The five aircraft fleet of Sydney Seaplanes includes the following aircraft (at May 2025):

- 2 de Havilland Canada DHC-2 Beaver* - VH-NXF & VH-CXS
- 2 Cessna 208 Caravan - VH-IOV & VH-SXF

- Refer below to the incident regarding one of the Sydney Seaplanes owned DHC-2 Beaver.

Sydney Seaplanes also has previously indicated plans to grow the fleet with more Cessna 208 Caravan aircraft.

== Destinations ==
Sydney Seaplanes operates to a number of destinations on a semi-regular basis and offers charter services. All flights are from the Rose Bay Water Airport in Sydney's Eastern Suburbs.

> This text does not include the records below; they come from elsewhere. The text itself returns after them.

This design comes from an exercise in tuning for small area and a short achievable clock period on the open sky130 flow, not from production work.
Where RTL was checked, it was by simulation tests only, not by an equivalence proof against the original.
Power and IR drop assume default switching activity.

Design rdmx_control, start of the top module:
module rdmx_control (
    input  logic                        clk,
    input  logic                        resetn,
    input  logic [40:0]                 reg_wr,
    output logic                        wr_done,
    output logic [1:0]                  wr_resp,
    input  logic [8:0]                  reg_rd_req,
    output logic [34:0]                 reg_rd,
    input  logic [2:0]                  events,
    input  logic [1:0]                  overflow,
    input  logic [2:0]                  async_status,
    input  logic [514:0]                stream,
    output logic [127:0]                pci,
    output logic                        loopback,
    output logic                        pause_pci,
    output logic                        resetn_out
);
For scale: roughly 0.017 mm^2 of cells after synthesis.
==> module ctl_regs, before the edit <==
module ctl_regs (
    input  logic         clk,
    input  logic         resetn,
    input  logic [31:0]  wd,
    input  logic         w_base_h,
    input  logic         w_base_l,
    input  logic         w_size_h,
    input  logic         w_size_l,
    input  logic         w_loop,
    input  logic         w_pause,
    input  logic         w_reset,
    output logic [127:0] pci,
    output logic         loopback,
    output logic         pause_pci,
    output logic         rst_run
);
    localparam logic [9:0] LFSR_SEED = 10'h001;
    localparam logic [9:0] LFSR_LAST = 10'h3d6;
    logic [127:0] pci_q, pci_n;
    wire  [3:0]   we  = {w_base_h, w_base_l, w_size_h, w_size_l};
    genvar k;
    for (k = 0; k < 4; k++) begin : g_pci
        ld_word #(.W(32)) u_w (
            .a (we[k]),
            .b (resetn & ~we[k]),
            .d (wd),
            .q (pci_q[32*k +: 32]),
            .n (pci_n[32*k +: 32])
        );
    end
    always_ff @(posedge clk) begin
        pci_q <= pci_n | {31'd0, !resetn, 63'd0, !resetn, 32'd0};
    end
    assign pci = pci_q;
    always_ff @(posedge clk) begin
        if (!resetn)     loopback <= 1'b0;
        else if (w_loop) loopback <= wd[0];
    end
    logic [31:0] pause_count, pause_n;
    count_next #(.N(4), .ONES(1'b0)) u_pause (
        .inc(pause_pci),
        .blk({4{w_pause}}),
        .a  ({4{w_pause}}),
        .b  ({4{resetn & ~w_pause}}),
        .d  (wd),
        .q  (pause_count),
        .n  (pause_n)
    );
    always_ff @(posedge clk) begin
        pause_count <= pause_n;
        pause_pci   <= resetn && (w_pause ? (wd != 32'd0) : (pause_count[31:1] != 31'd0));
    end
    logic [9:0] rst_lfsr;
    always_ff @(posedge clk) begin
        if (w_reset) rst_lfsr <= LFSR_SEED;
        else         rst_lfsr <= {rst_lfsr[8:0], rst_lfsr[9] ^ rst_lfsr[6]};
        if (!resetn)                               rst_run <= 1'b0;
        else if (w_reset)                          rst_run <= 1'b1;
        else if (rst_run && rst_lfsr == LFSR_LAST) rst_run <= 1'b0;
    end
endmodule
What follows belongs to an exercise in optimizing a design on an open flow for small area, a short achievable clock period and few clock cycles per item; a production flow would make more cautious choices.
Only simulation tests tie the RTL to the original design; equivalence was not proved.

==> inputs of exp/pepper <==
## rect_polar_converter
module rect_polar_converter (
  input  logic                                clk,
  input  logic                                rst_n,
  input  logic                                in_valid,
  output logic                                in_ready,
  input  logic [1:0]                          in_opcode,
  input  logic signed [rpc_pkg::CW-1:0]       in_operand_first,
  input  logic signed [rpc_pkg::CW-1:0]       in_operand_second,
  output logic                                out_valid,
  input  logic                                out_ready,
  output logic signed [rpc_pkg::CW-1:0]       out_x_out,
  output logic signed [rpc_pkg::CW-1:0]       out_y_out,
  output logic [rpc_pkg::CW-1:0]              out_magnitude,
  output logic signed [rpc_pkg::ANG_W-1:0]    out_angle_rad,
  output logic                                out_mode_error
);
  localparam int RING = 20;
  localparam int CNTW = 5;             
  localparam logic signed [ZW-1:0] AT0_Q30 = 33'sd843314856;
  logic               e_v;
  logic [1:0]         e_op;
  logic signed [15:0] e_a, e_b;
  logic signed [15:0] e_f1, e_f2, e_f3;
  logic               o_v, s_v;
  logic [CNTW-1:0]    blk_cnt;
  logic               blocked, recirc, deliver, pop, take;
  logic               in_ready_r;
  assign blocked  = (blk_cnt != '0);
  assign recirc   = e_v && (blocked || s_v);
  assign deliver  = e_v && !blocked && !s_v;
  assign pop      = o_v && out_ready;
  assign take     = in_valid && in_ready_r;
  assign in_ready = in_ready_r;
  logic               r0_v;
  logic [1:0]         r0_op;
  logic signed [15:0] r0_a, r0_b;
  always_ff @(posedge clk) begin
    r0_op <= recirc ? e_op : in_opcode;
    r0_a  <= recirc ? e_a  : in_operand_first;
    r0_b  <= recirc ? e_b  : in_operand_second;
  end
  logic [15:0] a_u, b_u;
  logic [39:0] ka0, ka1;
  logic [49:0] cb0, cb1;
  ...
export LEC_CHECK = 0
export ABC_AREA = 1
export CAP_MARGIN = 20
export CORE_MARGIN = 2
export CORE_UTILIZATION = 55
export SETUP_SLACK_MARGIN = 5
export SLEW_MARGIN = 20
create_clock -name core_clock -period 8.5 [get_ports {clk}]
run.sh (not shown) runs the stock make flow with config.mk's settings and CLKGATE_MAP_FILE= SYNTH_SCRIPT=/design/flow/synth_recipe.tcl, a recipe that flattens the netlist after the stock synthesis.
==> inputs of exp/raven, as changes to exp/pepper <==
--- a/flow/design.v
+++ b/flow/design.v
@@ -1557,76 +1557,94 @@
     ay  = r0_a[15] ? -b17 : b17;
     if (r0_op == OP_POLAR) n_ccw0 = !rc[16];
     else                   n_ccw0 = ay[16];
     if (r0_op != OP_POLAR) n_pa0 = {6'd0, ax, ay};
     else                   n_pa0 = ka0;
   end
+  logic [44:0] n_kz;
+  always_comb begin
+    case ({n_q, n_ccw0})
+      4'd10: n_kz = 45'h19b2b927c900;
+      4'd11: n_kz = 45'h136a3a52c900;
+      4'd12: n_kz = 45'h0643b6d1de00;
+      4'd13: n_kz = 45'h1ffb37fcde00;
+      4'd14: n_kz = 45'h12d4b47bf300;
+      4'd15: n_kz = 45'h0c8c35a6f300;
+      4'd0: n_kz = 45'h1f65b2260800;
+      4'd1: n_kz = 45'h191d33510800;
+      4'd2: n_kz = 45'h0bf6afd01d00;
+      4'd3: n_kz = 45'h05ae30fb1d00;
+      4'd4: n_kz = 45'h1887ad7a3200;
+      4'd5: n_kz = 45'h123f2ea53200;
+      4'd6: n_kz = 45'h0518ab244700;
+      default: n_kz = 45'h1ed02c4f4700;
+    endcase
+  end
   logic               r1_v;
   logic [1:0]         r1_op;
   logic signed [15:0] r1_a, r1_b;
-  logic signed [2:0]  r1_q, r1_j;
+  logic [44:0]        r1_kz;
+  logic [6:0]         r1_jh;       
   logic               r1_neg, r1_ccw0, r1_invy;
   logic [39:0]        r1_pa0, r1_pa1;
   logic [49:0]        r1_pb0, r1_pb1;
   always_ff @(posedge clk) begin
     r1_op   <= r0_op;
     r1_a    <= r0_a;
     r1_b    <= r0_b;
-    r1_q    <= n_q;
-    r1_j    <= n_j;
+    r1_jh[0] <= (n_j == 3'd5);
+    r1_jh[1] <= (n_j == 3'd6);
+    r1_jh[2] <= (n_j == 3'd7);
+    r1_jh[3] <= (n_j == 3'd0);
+    r1_jh[4] <= (n_j == 3'd1);
+    r1_jh[5] <= (n_j == 3'd2);
+    r1_jh[6] <= (n_j == 3'd3);
     r1_neg  <= n_neg;
     r1_ccw0 <= n_ccw0;
+    r1_kz   <= n_kz;
     r1_invy <= !(n_ccw0 ^ n_neg);
     r1_pa0  <= n_pa0;
     r1_pa1  <= ka1;
     r1_pb0  <= cb0;
     r1_pb1  <= cb1;
   end
   logic [39:0] sx0, sx1, sy0, sy1, kx, ky, px, py;
-  logic [49:0] kz, kg, pz;
+  logic [49:0] kg;
+  logic [44:0] pz, zt, zu;
   assign sx0 = r1_neg ? ~r1_pa0 : r1_pa0;
   assign sx1 = r1_neg ? ~r1_pa1 : r1_pa1;
   assign kx  = r1_neg ? 40'sd20865056802 : -40'sd20865056736;
   assign sy0 = r1_invy ? ~r1_pa0 : r1_pa0;
   assign sy1 = r1_invy ? ~r1_pa1 : r1_pa1;
   always_comb begin
     case ({r1_ccw0, r1_neg})
       2'b10:   ky = -40'sd20865056736;
       2'b11:   ky =  40'sd20865056802;
       2'b00:   ky =  40'sd20865056801;
       default: ky = -40'sd20865056737;
     endcase
-    case ({r1_q, r1_ccw0})
-      4'b1010: kz = -50'sd77297715001088;
-      4'b1011: kz = -50'sd84206150301440;
-      4'b1100: kz = -50'sd63480844395008;
-      4'b1101: kz = -50'sd70389279695360;
-      4'b1110: kz = -50'sd49663973788928;
-      4'b1111: kz = -50'sd56572409089280;
-      4'b0000: kz = -50'sd35847103182848;
-      4'b0001: kz = -50'sd42755538483200;
-      4'b0010: kz = -50'sd22030232576768;
-      4'b0011: kz = -50'sd28938667877120;
-      4'b0100: kz = -50'sd8213361970688;
-      4'b0101: kz = -50'sd15121797271040;
-      4'b0110: kz =  50'sd5603508635392;
-      default: kz = -50'sd1304926664960;
-    endcase
-    case (r1_j)
-      3'b101:  kg = -50'sd80751664217856;
-      3'b110:  kg = -50'sd66934793611776;
-      3'b111:  kg = -50'sd53117923005696;
-      3'b000:  kg = -50'sd39301052399616;
-      3'b001:  kg = -50'sd25484181793536;
-      3'b010:  kg = -50'sd11667311187456;
-      default: kg =  50'sd2149559418624;
-    endcase
-  end
-  rpc_add3 #(.W(40)) u_apx (.a (sx0), .b (sx1), .c (kx), .s (px));
-  rpc_add3 #(.W(40)) u_apy (.a (sy0), .b (sy1), .c (ky), .s (py));
-  rpc_add3 #(.W(50)) u_apz (.a (r1_pb0), .b (r1_pb1), .c (kz), .s (pz));
+    kg = '0;
+    if (r1_jh[0]) kg = kg | 50'h3b68e89bd4100;   
+    if (r1_jh[1]) kg = kg | 50'h3c31f87675600;   
+    if (r1_jh[2]) kg = kg | 50'h3cfb085116b00;   
+    if (r1_jh[3]) kg = kg | 50'h3dc4182bb8000;   
+    if (r1_jh[4]) kg = kg | 50'h3e8d280659500;   
+    if (r1_jh[5]) kg = kg | 50'h3f5637e0faa00;   
+    if (r1_jh[6]) kg = kg | 50'h001f47bb9bf00;   
+  end
+  logic [39:0] xt, xu, yt, yu;
+  assign xt = sx0 ^ sx1 ^ kx;
+  assign xu = {(sx0[38:0] & sx1[38:0]) | (sx0[38:0] & kx[38:0]) | (sx1[38:0] & kx[38:0]), 1'b0};
+  assign yt = sy0 ^ sy1 ^ ky;
+  assign yu = {(sy0[38:0] & sy1[38:0]) | (sy0[38:0] & ky[38:0]) | (sy1[38:0] & ky[38:0]), 1'b0};
+  assign px = xt + xu;
+  assign py = yt + yu;
+  assign zt = r1_pb0[44:0] ^ r1_pb1[44:0] ^ r1_kz;
+  assign zu = {(r1_pb0[43:0] & r1_pb1[43:0]) | (r1_pb0[43:0] & r1_kz[43:0])
+               | (r1_pb1[43:0] & r1_kz[43:0]), 1'b0};
+  assign pz = zt + zu;
   logic [49:0] gt, gu;
   logic [29:0] gl;
   logic [15:0] gh;
   assign gt = r1_pb0 ^ r1_pb1 ^ kg;
   assign gu = {(r1_pb0[48:0] & r1_pb1[48:0]) | (r1_pb0[48:0] & kg[48:0])
                | (r1_pb1[48:0] & kg[48:0]), 1'b0};
@@ -1714,41 +1732,50 @@
   logic [39:0]        q_m0, q_m1;
   rpc_post_round u_round (
     .x (c_x[NST]), .y (c_y[NST]), .z (c_z[NST]),
     .zq (q_zq), .px (q_px), .py (q_py)
   );
   rpc_mul_kx u_mkx (.u (c_x[NST][30:10]), .e (c_x[NST][9]), .s0 (q_m0), .s1 (q_m1));
+  logic [15:0] g_u;
+  logic [29:0] g0, g1;
+  logic [13:0] grl;
+  assign g_u = {~c_b[NST][15], c_b[NST][14:0]};
+  rpc_mul_ir u_mir (.u (g_u), .s0 (g0), .s1 (g1));
+  rpc_addsub #(.W(14)) u_airl (.a ({1'b0, g0[12:0]}), .b ({1'b0, g1[12:0]}), .sub (1'b0), .s (grl));
   logic               p1_v;
+  logic [15:0]        p1_rh0, p1_rh1;
+  logic               p1_rc;
   logic [1:0]         p1_op;
   logic signed [15:0] p1_a, p1_b, p1_f1, p1_f2;
   logic [39:0]        p1_m0, p1_m1;
   always_ff @(posedge clk) begin
     p1_op  <= c_op[NST];
     p1_a   <= c_a[NST];
     p1_b   <= c_b[NST];
     p1_f2  <= q_py;
     p1_f1  <= (c_op[NST] == OP_POLAR) ? q_px : q_zq;
     p1_m0  <= q_m0;
     p1_m1  <= q_m1;
+    p1_rh0 <= g0[28:13];
+    p1_rh1 <= g1[28:13];
+    p1_rc  <= grl[13];
   end
-  logic [15:0] g_u;
-  logic [29:0] g0, g1, gk, gr;
-  assign g_u = {~p1_b[15], p1_b[14:0]};
-  rpc_mul_ir u_mir (.u (g_u), .s0 (g0), .s1 (g1));
+  logic signed [15:0] r_rep;
+  logic [15:0]        gkh;
   always_comb begin
-    if (!p1_a[15])                       gk = 30'd0;
-    else if (!p1_b[15] && p1_b != 16'd0) gk = -30'sd94371840;    
-    else                                 gk = 30'sd94371840;
+    if (!p1_a[15])                       gkh = 16'd0;
+    else if (!p1_b[15] && p1_b != 16'd0) gkh = -16'sd11520;
+    else                                 gkh = 16'sd11520;
   end
-  rpc_add3 #(.W(30)) u_air (.a (g0), .b (g1), .c (gk), .s (gr));
+  assign r_rep = p1_rh0 + p1_rh1 + gkh + {15'd0, p1_rc};
   logic [39:0] m_sum;
   rpc_addsub #(.W(40)) u_amag (.a (p1_m0), .b (p1_m1), .sub (1'b0), .s (m_sum));
   always_ff @(posedge clk) begin
     e_op <= p1_op;
     e_a  <= p1_a;
-    e_b  <= (p1_op == OP_POLAR) ? gr[28:13] : p1_b;
+    e_b  <= (p1_op == OP_POLAR) ? r_rep : p1_b;
     e_f1 <= p1_f1;
     e_f2 <= (p1_op == OP_POLAR) ? p1_f2 : m_sum[39:24];
     e_f3 <= p1_b;
   end
   logic signed [15:0] d_x, d_y, d_ang;
   logic [15:0]        d_mag;
==> inputs of exp/cedar, as changes to exp/pepper <==
--- a/flow/design.v
+++ b/flow/design.v
@@ -1560,22 +1560,42 @@
     if (r0_op != OP_POLAR) n_pa0 = {6'd0, ax, ay};
     else                   n_pa0 = ka0;
   end
   logic               r1_v;
   logic [1:0]         r1_op;
   logic signed [15:0] r1_a, r1_b;
-  logic signed [2:0]  r1_q, r1_j;
+  logic [13:0]        r1_qh;       
+  logic [6:0]         r1_jh;       
   logic               r1_neg, r1_ccw0, r1_invy;
   logic [39:0]        r1_pa0, r1_pa1;
   logic [49:0]        r1_pb0, r1_pb1;
   always_ff @(posedge clk) begin
     r1_op   <= r0_op;
     r1_a    <= r0_a;
     r1_b    <= r0_b;
-    r1_q    <= n_q;
-    r1_j    <= n_j;
+    r1_qh[0] <= ({n_q, n_ccw0} == 4'd10);
+    r1_qh[1] <= ({n_q, n_ccw0} == 4'd11);
+    r1_qh[2] <= ({n_q, n_ccw0} == 4'd12);
+    r1_qh[3] <= ({n_q, n_ccw0} == 4'd13);
+    r1_qh[4] <= ({n_q, n_ccw0} == 4'd14);
+    r1_qh[5] <= ({n_q, n_ccw0} == 4'd15);
+    r1_qh[6] <= ({n_q, n_ccw0} == 4'd0);
+    r1_qh[7] <= ({n_q, n_ccw0} == 4'd1);
+    r1_qh[8] <= ({n_q, n_ccw0} == 4'd2);
+    r1_qh[9] <= ({n_q, n_ccw0} == 4'd3);
+    r1_qh[10] <= ({n_q, n_ccw0} == 4'd4);
+    r1_qh[11] <= ({n_q, n_ccw0} == 4'd5);
+    r1_qh[12] <= ({n_q, n_ccw0} == 4'd6);
+    r1_qh[13] <= ({n_q, n_ccw0} == 4'd7);
+    r1_jh[0] <= (n_j == 3'd5);
+    r1_jh[1] <= (n_j == 3'd6);
+    r1_jh[2] <= (n_j == 3'd7);
+    r1_jh[3] <= (n_j == 3'd0);
+    r1_jh[4] <= (n_j == 3'd1);
+    r1_jh[5] <= (n_j == 3'd2);
+    r1_jh[6] <= (n_j == 3'd3);
     r1_neg  <= n_neg;
     r1_ccw0 <= n_ccw0;
     r1_invy <= !(n_ccw0 ^ n_neg);
     r1_pa0  <= n_pa0;
     r1_pa1  <= ka1;
     r1_pb0  <= cb0;
@@ -1592,40 +1612,43 @@
     case ({r1_ccw0, r1_neg})
       2'b10:   ky = -40'sd20865056736;
       2'b11:   ky =  40'sd20865056802;
       2'b00:   ky =  40'sd20865056801;
       default: ky = -40'sd20865056737;
     endcase
-    case ({r1_q, r1_ccw0})
-      4'b1010: kz = -50'sd77297715001088;
-      4'b1011: kz = -50'sd84206150301440;
-      4'b1100: kz = -50'sd63480844395008;
-      4'b1101: kz = -50'sd70389279695360;
-      4'b1110: kz = -50'sd49663973788928;
-      4'b1111: kz = -50'sd56572409089280;
-      4'b0000: kz = -50'sd35847103182848;
-      4'b0001: kz = -50'sd42755538483200;
-      4'b0010: kz = -50'sd22030232576768;
-      4'b0011: kz = -50'sd28938667877120;
-      4'b0100: kz = -50'sd8213361970688;
-      4'b0101: kz = -50'sd15121797271040;
-      4'b0110: kz =  50'sd5603508635392;
-      default: kz = -50'sd1304926664960;
-    endcase
-    case (r1_j)
-      3'b101:  kg = -50'sd80751664217856;
-      3'b110:  kg = -50'sd66934793611776;
-      3'b111:  kg = -50'sd53117923005696;
-      3'b000:  kg = -50'sd39301052399616;
-      3'b001:  kg = -50'sd25484181793536;
-      3'b010:  kg = -50'sd11667311187456;
-      default: kg =  50'sd2149559418624;
-    endcase
-  end
-  rpc_add3 #(.W(40)) u_apx (.a (sx0), .b (sx1), .c (kx), .s (px));
-  rpc_add3 #(.W(40)) u_apy (.a (sy0), .b (sy1), .c (ky), .s (py));
+    kz = '0;
+    if (r1_qh[0]) kz = kz | 50'h3b9b2b927c900;   
+    if (r1_qh[1]) kz = kz | 50'h3b36a3a52c900;   
+    if (r1_qh[2]) kz = kz | 50'h3c643b6d1de00;   
+    if (r1_qh[3]) kz = kz | 50'h3bffb37fcde00;   
+    if (r1_qh[4]) kz = kz | 50'h3d2d4b47bf300;   
+    if (r1_qh[5]) kz = kz | 50'h3cc8c35a6f300;   
+    if (r1_qh[6]) kz = kz | 50'h3df65b2260800;   
+    if (r1_qh[7]) kz = kz | 50'h3d91d33510800;   
+    if (r1_qh[8]) kz = kz | 50'h3ebf6afd01d00;   
+    if (r1_qh[9]) kz = kz | 50'h3e5ae30fb1d00;   
+    if (r1_qh[10]) kz = kz | 50'h3f887ad7a3200;   
+    if (r1_qh[11]) kz = kz | 50'h3f23f2ea53200;   
+    if (r1_qh[12]) kz = kz | 50'h00518ab244700;   
+    if (r1_qh[13]) kz = kz | 50'h3fed02c4f4700;   
+    kg = '0;
+    if (r1_jh[0]) kg = kg | 50'h3b68e89bd4100;   
+    if (r1_jh[1]) kg = kg | 50'h3c31f87675600;   
+    if (r1_jh[2]) kg = kg | 50'h3cfb085116b00;   
+    if (r1_jh[3]) kg = kg | 50'h3dc4182bb8000;   
+    if (r1_jh[4]) kg = kg | 50'h3e8d280659500;   
+    if (r1_jh[5]) kg = kg | 50'h3f5637e0faa00;   
+    if (r1_jh[6]) kg = kg | 50'h001f47bb9bf00;   
+  end
+  logic [39:0] xt, xu, yt, yu;
+  assign xt = sx0 ^ sx1 ^ kx;
+  assign xu = {(sx0[38:0] & sx1[38:0]) | (sx0[38:0] & kx[38:0]) | (sx1[38:0] & kx[38:0]), 1'b0};
+  assign yt = sy0 ^ sy1 ^ ky;
+  assign yu = {(sy0[38:0] & sy1[38:0]) | (sy0[38:0] & ky[38:0]) | (sy1[38:0] & ky[38:0]), 1'b0};
+  assign px = xt + xu;
+  assign py = yt + yu;
   rpc_add3 #(.W(50)) u_apz (.a (r1_pb0), .b (r1_pb1), .c (kz), .s (pz));
   logic [49:0] gt, gu;
   logic [29:0] gl;
   logic [15:0] gh;
   assign gt = r1_pb0 ^ r1_pb1 ^ kg;
   assign gu = {(r1_pb0[48:0] & r1_pb1[48:0]) | (r1_pb0[48:0] & kg[48:0])
@@ -1714,41 +1737,50 @@
   logic [39:0]        q_m0, q_m1;
   rpc_post_round u_round (
     .x (c_x[NST]), .y (c_y[NST]), .z (c_z[NST]),
     .zq (q_zq), .px (q_px), .py (q_py)
   );
   rpc_mul_kx u_mkx (.u (c_x[NST][30:10]), .e (c_x[NST][9]), .s0 (q_m0), .s1 (q_m1));
+  logic [15:0] g_u;
+  logic [29:0] g0, g1;
+  logic [13:0] grl;
+  assign g_u = {~c_b[NST][15], c_b[NST][14:0]};
+  rpc_mul_ir u_mir (.u (g_u), .s0 (g0), .s1 (g1));
+  rpc_addsub #(.W(14)) u_airl (.a ({1'b0, g0[12:0]}), .b ({1'b0, g1[12:0]}), .sub (1'b0), .s (grl));
   logic               p1_v;
+  logic [15:0]        p1_rh0, p1_rh1;
+  logic               p1_rc;
   logic [1:0]         p1_op;
   logic signed [15:0] p1_a, p1_b, p1_f1, p1_f2;
   logic [39:0]        p1_m0, p1_m1;
   always_ff @(posedge clk) begin
     p1_op  <= c_op[NST];
     p1_a   <= c_a[NST];
     p1_b   <= c_b[NST];
     p1_f2  <= q_py;
     p1_f1  <= (c_op[NST] == OP_POLAR) ? q_px : q_zq;
     p1_m0  <= q_m0;
     p1_m1  <= q_m1;
+    p1_rh0 <= g0[28:13];
+    p1_rh1 <= g1[28:13];
+    p1_rc  <= grl[13];
   end
-  logic [15:0] g_u;
-  logic [29:0] g0, g1, gk, gr;
-  assign g_u = {~p1_b[15], p1_b[14:0]};
-  rpc_mul_ir u_mir (.u (g_u), .s0 (g0), .s1 (g1));
+  logic signed [15:0] r_rep;
+  logic [15:0]        gkh;
   always_comb begin
-    if (!p1_a[15])                       gk = 30'd0;
-    else if (!p1_b[15] && p1_b != 16'd0) gk = -30'sd94371840;    
-    else                                 gk = 30'sd94371840;
+    if (!p1_a[15])                       gkh = 16'd0;
+    else if (!p1_b[15] && p1_b != 16'd0) gkh = -16'sd11520;
+    else                                 gkh = 16'sd11520;
   end
-  rpc_add3 #(.W(30)) u_air (.a (g0), .b (g1), .c (gk), .s (gr));
+  assign r_rep = p1_rh0 + p1_rh1 + gkh + {15'd0, p1_rc};
   logic [39:0] m_sum;
   rpc_addsub #(.W(40)) u_amag (.a (p1_m0), .b (p1_m1), .sub (1'b0), .s (m_sum));
   always_ff @(posedge clk) begin
     e_op <= p1_op;
     e_a  <= p1_a;
-    e_b  <= (p1_op == OP_POLAR) ? gr[28:13] : p1_b;
+    e_b  <= (p1_op == OP_POLAR) ? r_rep : p1_b;
     e_f1 <= p1_f1;
     e_f2 <= (p1_op == OP_POLAR) ? p1_f2 : m_sum[39:24];
     e_f3 <= p1_b;
   end
   logic signed [15:0] d_x, d_y, d_ang;
   logic [15:0]        d_mag;
==> run summary <==
quantity                                                              exp/cedar      exp/pepper       exp/raven
Run status                                                       finished clean  finished clean  finished clean
Number of buffers other than clock buffers in the final layout              392             540             461
Ratio of final minimum period to clock period                             0.437           0.533           0.409
Number of detailed-routing iterations run before antenna repair               5               7               8
Synthesized-area fraction occupied by xor and xnor cells                 0.0940          0.0985          0.0936
Inverters excl. clock                                                     3,166           2,914           3,069
Cells after Synth                                                        16,000          15,200          16,000
Area occupied by registers                                           0.0556 mm²      0.0554 mm²      0.0560 mm²
Number of gates resized after cts                                           325             484             334
Synthesized cell area                                                 0.153 mm²       0.150 mm²       0.153 mm²
Post-synth cell types                                                        66              63              67
CLK BUF                                                                     404             396             407
CP Buf/Inv Count                                                              4               4               6
Testbench counts of exp/pepper, summed over its fixed seeds: cycles 8,168, items 8,000.
Testbench counts of exp/raven, summed over its fixed seeds: cycles 8,168, items 8,000.
Testbench counts of exp/cedar, summed over its fixed seeds: cycles 8,168, items 8,000.

separate check: timing with driven ports:
How much do the figures lean on ideal ports? The routed layouts below were timed once more, with nothing changed but the port constraints.
Step 1 assumes that a clkbuf_16 drives the clock port and a buf_2 every other input.
Step 2 moves the port delays by t, midway between the first and last clock arrival at a register: inputs arrive t later, outputs are due t later. That takes back most of the time a late clock gives input paths.
Slacks: ideal ports / drivers / drivers and shift; pairs: ideal ports / drivers.
run | t (ns) | setup slack, ns | slew at the worst register clock pin (ns)
exp/pepper | 0.978 | 3.968 / 3.968 / 3.968 | 0.07 / 0.07
exp/raven | 1.015 | 5.025 / 4.959 / 4.495 | 0.07 / 0.07
exp/cedar | 0.968 | 4.784 / 4.784 / 4.423 | 0.07 / 0.07
After both steps setup and hold are still met in every run listed. The setup slack of exp/raven, which loses most, moves by -0.066 ns with the drivers and by -0.530 ns with both steps.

- Palm Beach (Lilypad, Floating Accommodation)
- Whale Beach (Jonah's Restaurant)
- Cottage Point (Cottage Point Inn)
- Berowra Waters Inn
- Hawkesbury River (Peats Bite)
- Pittwater (Bert's Bar)
- Sydney Harbour Scenic, over Eastern Suburbs, Northern Beaches, CBD and return to Rose Bay

== Accidents ==

A major incident occurred on 31 December 2017, involving VH-NOO. The aircraft crashed into Jerusalem Bay off the Hawkesbury River after deviating from its usual flight path. All six people on board were killed in the crash (five passengers including an 11 year old girl and one crew, the pilot). The pilot was returning from Cottage Point Inn to the hub of Rose Bay.
The ATSB determined the pilot was incapacitated from carbon monoxide poisoning, caused by exhaust gasses entering the cabin through holes in the firewall. The company that maintained the aircraft, Airag Aviation Services, was found to have left out bolts that secure the magneto access panels to the firewall, creating the pathway.